中興の祖として現在のドメーヌの礎を築いた3代目当主アルマンド・ドゥエレ女史は、生涯独身を貫いた後の1989年、かのアンリ・ジャイエ翁とも並び称される伝説の醸造家、アンドレ・ポルシュレ(写真右)を養子に迎え入れることを決断、ここに、「ドメーヌ・モンテリー・ドゥエレ・ポルシュレ」が誕生しました。

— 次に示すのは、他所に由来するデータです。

## v27
==> flow/design.v <==
module life16(
    input clk,
    input load,
    input [255:0] data,
    output reg [255:0] q);
reg [3:0] sum;    
always @(posedge clk) begin
    if (load) begin q <= data; end
    else begin
        for (integer count = 0 ; count < 256 ; count++) begin
        if (count == 0) begin
            sum = q[1] + q[15] + q[16] + q[17] + q[31] + q[240] + q[241] +  q[255]; 
        end else if (count == 15) begin
            sum = q[14] + q[16] + q[0] + q[31] + q[240] + q[254] + q[30]  + q[255];
        end else if (count == 240) begin
            sum = q[0] + q[1] + q[15] + q[239] + q[241] + q[224] + q[225] + q[255];
        end else if (count == 255) begin
            sum = q[0] + q[14] +  q[15] + q[224] + q[238] + q[240] + q[239] + q[254];
        end else if (count > 0 && count < 15) begin
            sum = q[count -1] + q[count +1] + q[count +16] + q[count +15] + q[count +17] + q[count + 240] + q[count +239] + q[count +241];
        end else if (count % 16 == 0) begin 
            sum = q[count -1] + q[count +1] + q[count +15] + q[count +16] + q[count +17] + q[count -15] + q[count -16] + q[count +31];
        end else if (count % 16 == 15)  begin
            sum = q[count -1] + q[count +1] + q[count +15] + q[count -15]  + q[count +16] + q[count -16] + q[count -17]  + q[count -31];
        end else if (count > 240 && count < 255) begin
            sum = q[count -1] + q[count +1] + q[count - 15] + q[count - 16] + q[count - 17] + q[count - 240] + q[count - 241] + q[count - 239];
        end else begin
            sum = q[count -1] + q[count +1] + q[count -15] + q[count -16]  + q[count -17] + q[count +15] + q[count +16] + q[count +17];
        end
        if ((sum == 0 || sum == 1) || (sum >= 4)) begin
         	q[count] <= 0;
    	end else if (sum == 3) begin
         	q[count] <= 1;
    	end
    end
    end
end
endmodule
export LEC_CHECK = 0
export CAP_MARGIN = 20
export CORE_MARGIN = 2
export CORE_UTILIZATION = 68
export PLACE_DENSITY = 0.38
export SLEW_MARGIN = 20
create_clock -name core_clock -period 3.92 [get_ports {clk}]
run.sh (not shown) runs the stock make flow with config.mk's settings and CLKGATE_MAP_FILE=.
From the logs: v27 reached the end of the flow and failed the layout checks with setup timing.
Setup changes, v27 to v30
- CORE_UTILIZATION now 59, was 68
- PLACE_DENSITY no longer set, was 0.38
- the clock period (ns, I/O delays scaled along) now 2.52, was 3.92
Notes after the runs:
Comparing v30 and v27, multi-input combinational cell area is lower on v27. Compared to v27, the routing of v30 uses more wire. Diff v27 -> v30 | total die size | up by more than 10%. Of v30 and v27, the run reporting the lower total negative slack for setup checks was v30. Non-clock buffer count (v27 / v30): 0.58. Looking only at total cell area at the placement stage, and setting everything else aside, the higher value of v30 and v27 goes to v30. The flow for v30 finished, though final verification flagged setup timing. STATUS first-pass GRT wire length: v30 loses against v27.

// life16: RTL as listed in full above, without the edits since
Settings: LEC_CHECK=0, CAP_MARGIN=35, CELL_PAD_IN_SITES_GLOBAL_PLACEMENT=0, CORE_MARGIN=2, CORE_UTILIZATION=69, CTS_CLUSTER_SIZE=34, GPL_TIMING_DRIVEN=1, SETUP_SLACK_MARGIN=1.03, SLEW_MARGIN=15; clock period 3.53 ns.
The starting point never finished: it broke off in global routing, error GRT-0232.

1937年生まれのポルシュレ氏は、「オスピス・ド・ボーヌ」の醸造長(1976~1988年)、「ドメーヌ・ルロワ」の醸造長(1988~1993年)、再び「オスピス・ド・ボーヌ」の醸造長(1994~1999年)を歴任し、氏が手がけたオスピス・ド・ボーヌは、多くのネゴシアンが(オスピス・ド・ボーヌであることを伏せ、自社が造ったものとして)通常の自社ラベルで販売したという逸話が今に伝えられています。
氏は並行して、自身のドメーヌ「モンテリー・ドゥエレ・ポルシュレ」にて後継者の育成に心血を注ぎ、1989年から2005年まで醸造長を務めたフランシス・ルショーヴ、及び2004年に4代目当主としてドメーヌを正式継承した自身の孫娘、カタルディーナ・リポ(写真左)の2人が、ポルシュレ氏の秘技を授かる幸運に恵まれました。(尚、氏は、カタルディーナがすべての秘技を自家薬篭中のものとした2014年頃以降、悠々自適の生活を送っていらっしゃいましたが、2020年10月に天国へ旅立たれました)。

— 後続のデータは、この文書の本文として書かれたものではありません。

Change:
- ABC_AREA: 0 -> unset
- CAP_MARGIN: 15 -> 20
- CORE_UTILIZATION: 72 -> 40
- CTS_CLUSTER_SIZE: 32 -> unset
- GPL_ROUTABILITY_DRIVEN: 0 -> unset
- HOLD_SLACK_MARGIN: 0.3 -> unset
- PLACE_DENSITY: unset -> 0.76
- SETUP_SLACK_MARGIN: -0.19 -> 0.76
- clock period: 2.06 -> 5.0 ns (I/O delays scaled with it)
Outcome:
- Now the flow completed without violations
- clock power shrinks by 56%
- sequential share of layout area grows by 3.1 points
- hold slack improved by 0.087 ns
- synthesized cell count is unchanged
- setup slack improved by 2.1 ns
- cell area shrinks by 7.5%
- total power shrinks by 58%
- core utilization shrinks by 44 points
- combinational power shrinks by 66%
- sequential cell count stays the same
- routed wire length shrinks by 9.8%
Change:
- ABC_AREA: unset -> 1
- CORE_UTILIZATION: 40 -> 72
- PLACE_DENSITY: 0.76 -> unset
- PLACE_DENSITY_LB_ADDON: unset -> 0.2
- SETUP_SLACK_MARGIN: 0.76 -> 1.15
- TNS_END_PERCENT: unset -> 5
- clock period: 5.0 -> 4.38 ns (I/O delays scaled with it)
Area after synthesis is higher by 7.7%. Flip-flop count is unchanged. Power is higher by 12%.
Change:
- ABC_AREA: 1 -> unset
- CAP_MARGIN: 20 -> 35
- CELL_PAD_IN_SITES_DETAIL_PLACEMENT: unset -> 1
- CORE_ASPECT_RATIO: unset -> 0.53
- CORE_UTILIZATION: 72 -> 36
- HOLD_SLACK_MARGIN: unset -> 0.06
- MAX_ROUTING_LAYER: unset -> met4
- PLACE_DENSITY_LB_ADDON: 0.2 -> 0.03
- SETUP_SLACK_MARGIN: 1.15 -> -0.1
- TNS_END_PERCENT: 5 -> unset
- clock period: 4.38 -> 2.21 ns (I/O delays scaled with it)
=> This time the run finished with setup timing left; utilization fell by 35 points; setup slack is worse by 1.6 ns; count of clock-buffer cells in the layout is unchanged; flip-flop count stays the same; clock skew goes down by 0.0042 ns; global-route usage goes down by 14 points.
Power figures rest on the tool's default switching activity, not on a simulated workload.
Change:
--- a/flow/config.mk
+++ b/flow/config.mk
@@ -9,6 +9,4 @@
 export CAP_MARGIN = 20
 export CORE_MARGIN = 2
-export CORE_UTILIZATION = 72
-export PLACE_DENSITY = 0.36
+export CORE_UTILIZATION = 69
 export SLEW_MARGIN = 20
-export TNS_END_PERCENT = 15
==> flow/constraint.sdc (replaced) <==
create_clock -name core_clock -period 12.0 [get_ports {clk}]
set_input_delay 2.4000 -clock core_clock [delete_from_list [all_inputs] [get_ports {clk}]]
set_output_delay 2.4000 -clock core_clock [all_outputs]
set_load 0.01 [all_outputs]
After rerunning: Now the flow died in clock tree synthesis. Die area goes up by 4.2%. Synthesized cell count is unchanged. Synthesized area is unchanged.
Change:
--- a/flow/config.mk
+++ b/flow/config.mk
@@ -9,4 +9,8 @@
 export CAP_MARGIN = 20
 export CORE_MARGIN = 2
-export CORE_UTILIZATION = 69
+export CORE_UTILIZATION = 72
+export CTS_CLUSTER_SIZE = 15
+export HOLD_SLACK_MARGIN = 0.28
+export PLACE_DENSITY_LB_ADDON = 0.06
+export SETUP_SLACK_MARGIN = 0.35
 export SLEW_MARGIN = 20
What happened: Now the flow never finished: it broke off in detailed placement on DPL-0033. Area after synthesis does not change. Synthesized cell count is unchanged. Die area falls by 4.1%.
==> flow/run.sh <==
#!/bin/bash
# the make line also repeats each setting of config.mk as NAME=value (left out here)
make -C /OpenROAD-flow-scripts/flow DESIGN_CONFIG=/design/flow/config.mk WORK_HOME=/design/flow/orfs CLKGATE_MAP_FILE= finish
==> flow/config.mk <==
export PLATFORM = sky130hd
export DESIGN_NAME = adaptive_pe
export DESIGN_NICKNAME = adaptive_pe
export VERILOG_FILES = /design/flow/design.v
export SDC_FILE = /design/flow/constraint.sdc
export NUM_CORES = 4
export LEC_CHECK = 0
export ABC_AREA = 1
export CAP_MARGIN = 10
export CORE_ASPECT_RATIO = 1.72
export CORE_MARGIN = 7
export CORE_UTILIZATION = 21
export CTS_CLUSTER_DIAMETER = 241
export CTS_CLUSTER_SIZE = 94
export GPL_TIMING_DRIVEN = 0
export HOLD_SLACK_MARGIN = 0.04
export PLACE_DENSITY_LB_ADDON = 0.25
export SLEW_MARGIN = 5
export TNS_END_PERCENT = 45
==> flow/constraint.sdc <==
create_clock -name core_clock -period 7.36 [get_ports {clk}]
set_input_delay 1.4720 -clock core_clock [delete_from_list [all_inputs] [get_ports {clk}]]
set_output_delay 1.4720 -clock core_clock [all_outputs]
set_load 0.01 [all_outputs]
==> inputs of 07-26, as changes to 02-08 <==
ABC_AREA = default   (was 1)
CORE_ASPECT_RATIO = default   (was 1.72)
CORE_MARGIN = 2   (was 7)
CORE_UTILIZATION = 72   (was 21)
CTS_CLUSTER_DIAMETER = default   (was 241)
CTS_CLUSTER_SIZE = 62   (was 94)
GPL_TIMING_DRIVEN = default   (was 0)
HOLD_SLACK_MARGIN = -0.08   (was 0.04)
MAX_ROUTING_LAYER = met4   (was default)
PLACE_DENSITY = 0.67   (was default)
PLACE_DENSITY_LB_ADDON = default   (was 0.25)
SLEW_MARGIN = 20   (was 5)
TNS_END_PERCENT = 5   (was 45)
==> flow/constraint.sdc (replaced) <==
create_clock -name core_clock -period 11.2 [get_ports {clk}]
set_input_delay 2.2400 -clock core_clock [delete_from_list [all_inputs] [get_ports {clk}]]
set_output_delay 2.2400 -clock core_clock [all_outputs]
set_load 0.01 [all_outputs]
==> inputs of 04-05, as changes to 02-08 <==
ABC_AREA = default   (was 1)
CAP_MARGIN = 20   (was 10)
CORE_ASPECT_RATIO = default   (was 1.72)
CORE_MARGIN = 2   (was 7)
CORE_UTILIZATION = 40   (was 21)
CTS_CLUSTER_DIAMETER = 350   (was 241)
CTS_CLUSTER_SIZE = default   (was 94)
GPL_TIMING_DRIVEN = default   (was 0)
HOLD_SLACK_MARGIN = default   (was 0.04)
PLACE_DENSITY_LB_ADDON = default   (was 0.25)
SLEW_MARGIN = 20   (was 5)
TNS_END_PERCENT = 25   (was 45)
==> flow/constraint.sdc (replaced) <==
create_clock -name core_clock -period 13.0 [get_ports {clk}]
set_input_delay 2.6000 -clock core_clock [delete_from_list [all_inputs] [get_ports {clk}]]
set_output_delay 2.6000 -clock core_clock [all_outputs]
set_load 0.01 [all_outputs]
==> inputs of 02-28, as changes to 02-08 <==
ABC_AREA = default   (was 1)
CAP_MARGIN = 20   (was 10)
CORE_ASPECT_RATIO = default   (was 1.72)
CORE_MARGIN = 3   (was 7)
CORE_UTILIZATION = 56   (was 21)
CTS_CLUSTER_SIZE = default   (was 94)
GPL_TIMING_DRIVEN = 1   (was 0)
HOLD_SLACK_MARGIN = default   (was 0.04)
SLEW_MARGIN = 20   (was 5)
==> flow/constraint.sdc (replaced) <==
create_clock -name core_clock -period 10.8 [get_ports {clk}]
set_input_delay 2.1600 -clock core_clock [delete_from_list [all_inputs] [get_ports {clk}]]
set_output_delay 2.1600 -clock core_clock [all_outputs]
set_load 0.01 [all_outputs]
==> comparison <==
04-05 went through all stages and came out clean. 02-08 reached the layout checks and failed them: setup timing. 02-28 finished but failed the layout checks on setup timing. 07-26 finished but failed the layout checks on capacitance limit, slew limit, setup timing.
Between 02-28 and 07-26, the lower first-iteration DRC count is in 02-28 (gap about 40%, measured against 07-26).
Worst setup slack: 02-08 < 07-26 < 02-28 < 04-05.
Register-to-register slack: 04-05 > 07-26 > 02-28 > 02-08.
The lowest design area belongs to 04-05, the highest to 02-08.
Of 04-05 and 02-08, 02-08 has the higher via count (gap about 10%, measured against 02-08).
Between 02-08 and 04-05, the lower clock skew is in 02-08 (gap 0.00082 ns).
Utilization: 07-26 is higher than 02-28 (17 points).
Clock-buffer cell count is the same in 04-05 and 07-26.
==> exp/quartz: inputs <==
==> flow/design.v <==
`timescale 1ns/1ps
module array_mult_top (
    input             clk,
    input      [15:0] a,
    input      [15:0] b,
    output reg [31:0] p
);
    reg  [15:0] a_q, b_q;
    wire [31:0] prod;
    array_multiplier u_mult (
        .in_A(a_q),
        .in_B(b_q),
        .prod_out(prod)
    );
    always @(posedge clk) begin
        a_q <= a;
        b_q <= b;
        p   <= prod;
    end
endmodule

`timescale 1ns/1ps
module array_multiplier (
    input  [15:0] in_A,
    input  [15:0] in_B,
    output [31:0] prod_out
);
    wire [15:0] pp [15:0];   
    genvar i, j;
    generate
        for (i = 0; i < 16; i = i + 1) begin : GEN_PP_ROW
            for (j = 0; j < 16; j = j + 1) begin : GEN_PP_COL
                assign pp[i][j] = in_A[j] & in_B[i];
            end
        end
    endgenerate
    wire [31:0] row_sum [15:0];
    wire [31:0] row_carry [15:0];
    assign row_sum[0]   = {16'b0, pp[0]};
    assign row_carry[0] = 32'b0;
    genvar r;
    generate
        for (r = 1; r < 16; r = r + 1) begin : ADDER_ROWS
            wire [31:0] shifted_pp = { {16 - r{1'b0}}, pp[r], {r{1'b0}} };
            adder32 ADD_STAGE (
                .in_a(row_sum[r-1]),
                .in_b(shifted_pp),
                .cin(1'b0),
                .sum(row_sum[r]),
                .cout(row_carry[r])
            );
        end
    endgenerate
    assign prod_out = row_sum[15];
endmodule
module adder32 (
    input  [31:0] in_a,
    input  [31:0] in_b,
    input         cin,
    output [31:0] sum,
    output        cout
);
    wire [31:0] carry;
    genvar k;
    full_adder FA0 (.a(in_a[0]), .b(in_b[0]), .cin(cin), .sum(sum[0]), .cout(carry[0]));
    generate
        for (k = 1; k < 32; k = k + 1) begin : FA_CHAIN
            full_adder FAi (.a(in_a[k]), .b(in_b[k]), .cin(carry[k-1]), .sum(sum[k]), .cout(carry[k]));
        end
    endgenerate
    assign cout = carry[31];
endmodule
module full_adder (
    input  a,
    input  b,
    input  cin,
    output sum,
    output cout
);
    assign sum  = a ^ b ^ cin;
    assign cout = (a & b) | (b & cin) | (a & cin);
endmodule
==> flow/run.sh <==
#!/bin/bash
# the make line also repeats each setting of config.mk as NAME=value (left out here)
make -C /OpenROAD-flow-scripts/flow DESIGN_CONFIG=/design/flow/config.mk WORK_HOME=/design/flow/orfs CLKGATE_MAP_FILE= finish
==> flow/config.mk <==
export PLATFORM = sky130hd
export DESIGN_NAME = array_mult_top
export DESIGN_NICKNAME = array_mult_top
export VERILOG_FILES = /design/flow/design.v
export SDC_FILE = /design/flow/constraint.sdc
export NUM_CORES = 4
export LEC_CHECK = 0
export ABC_AREA = 1
export CAP_MARGIN = 20
export CORE_ASPECT_RATIO = 0.92
export CORE_MARGIN = 2
export CORE_UTILIZATION = 72
export CTS_CLUSTER_DIAMETER = 255
export CTS_CLUSTER_SIZE = 98
export PLACE_DENSITY = 0.42
export SLEW_MARGIN = 20
export TNS_END_PERCENT = 20
==> flow/constraint.sdc <==
create_clock -name core_clock -period 10.9 [get_ports {clk}]
set_input_delay 2.1800 -clock core_clock [delete_from_list [all_inputs] [get_ports {clk}]]
set_output_delay 2.1800 -clock core_clock [all_outputs]
set_load 0.01 [all_outputs]
==> exp/zinc (differences from exp/quartz) <==
ABC_AREA = unset   (was 1)
CORE_ASPECT_RATIO = unset   (was 0.92)
CORE_UTILIZATION = 40   (was 72)
CTS_CLUSTER_DIAMETER = unset   (was 255)
CTS_CLUSTER_SIZE = unset   (was 98)
PLACE_DENSITY = 0.6   (was 0.42)
TNS_END_PERCENT = unset   (was 20)
==> flow/constraint.sdc (replaced) <==
create_clock -name core_clock -period 20.4 [get_ports {clk}]
set_input_delay 4.0800 -clock core_clock [delete_from_list [all_inputs] [get_ports {clk}]]
set_output_delay 4.0800 -clock core_clock [all_outputs]
set_load 0.01 [all_outputs]
==> exp/lagoon (differences from exp/quartz) <==
ABC_AREA = unset   (was 1)
CORE_ASPECT_RATIO = unset   (was 0.92)
CORE_UTILIZATION = 40   (was 72)
CTS_CLUSTER_DIAMETER = unset   (was 255)
CTS_CLUSTER_SIZE = unset   (was 98)
PLACE_DENSITY = 0.6   (was 0.42)
TNS_END_PERCENT = unset   (was 20)
==> flow/constraint.sdc (replaced) <==
create_clock -name core_clock -period 19.6 [get_ports {clk}]
set_input_delay 3.9200 -clock core_clock [delete_from_list [all_inputs] [get_ports {clk}]]
set_output_delay 3.9200 -clock core_clock [all_outputs]
set_load 0.01 [all_outputs]
==> qor summary <==
                                                                                 exp/lagoon                  exp/quartz               exp/zinc
M3 GR Usage                                                                           2.61%                       4.53%                  2.70%
Total number of vias                                                                   4451                        5395                   4379
Share of final layout cell area taken by clock buffers and inverters                  3.49%                       2.85%                  3.45%
Worst Hold End                                                                         p[0]                        p[0]                   p[1]
Number of cells produced by synthesis                                                   680                         936                    680
Fraction of standard cell area that is sequential                                     13.4%                       12.9%                  14.0%
Worst Hold Launch                                                                    a_q[0]                      b_q[0]                 a_q[1]
Critical path depth in cells                                                             53                          54                     53
Pre-Place Util                                                                        40.6%                       74.1%                  40.6%
Time the worst path needs with I/O delays and setup                                19220 ps                    18630 ps               19720 ps
Hold slack                                                                           513 ps                      588 ps                 634 ps
Run status                                                 no timing/DRC/antenna violations  complete, but fails checks  no timing/DRC/antenna violations
Layout check failures                                                                     -        negative setup slack                      -
Number of well taps                                                                     270                         160                    270
Routed met2 length                                                                  6770 um                     8580 um                6270 um
Most frequent cell after synthesis                                    sky130_fd_sc_hd__fa_1      sky130_fd_sc_hd__inv_1  sky130_fd_sc_hd__fa_1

「祖父からは、栽培・醸造両面におけるあらゆる技法に加え、仕事そのものに対する心構えを教わりました。そのすべてを胸に刻みながら、誇りを持ってワイン造りを続けてまいります。年中、畑で、カーヴで、全身全霊を捧げて仕事に打ち込んでおります。ただひとつのご褒美は、私のワインを飲んでくださった方の笑顔です」(カタルディーナ・リポ)。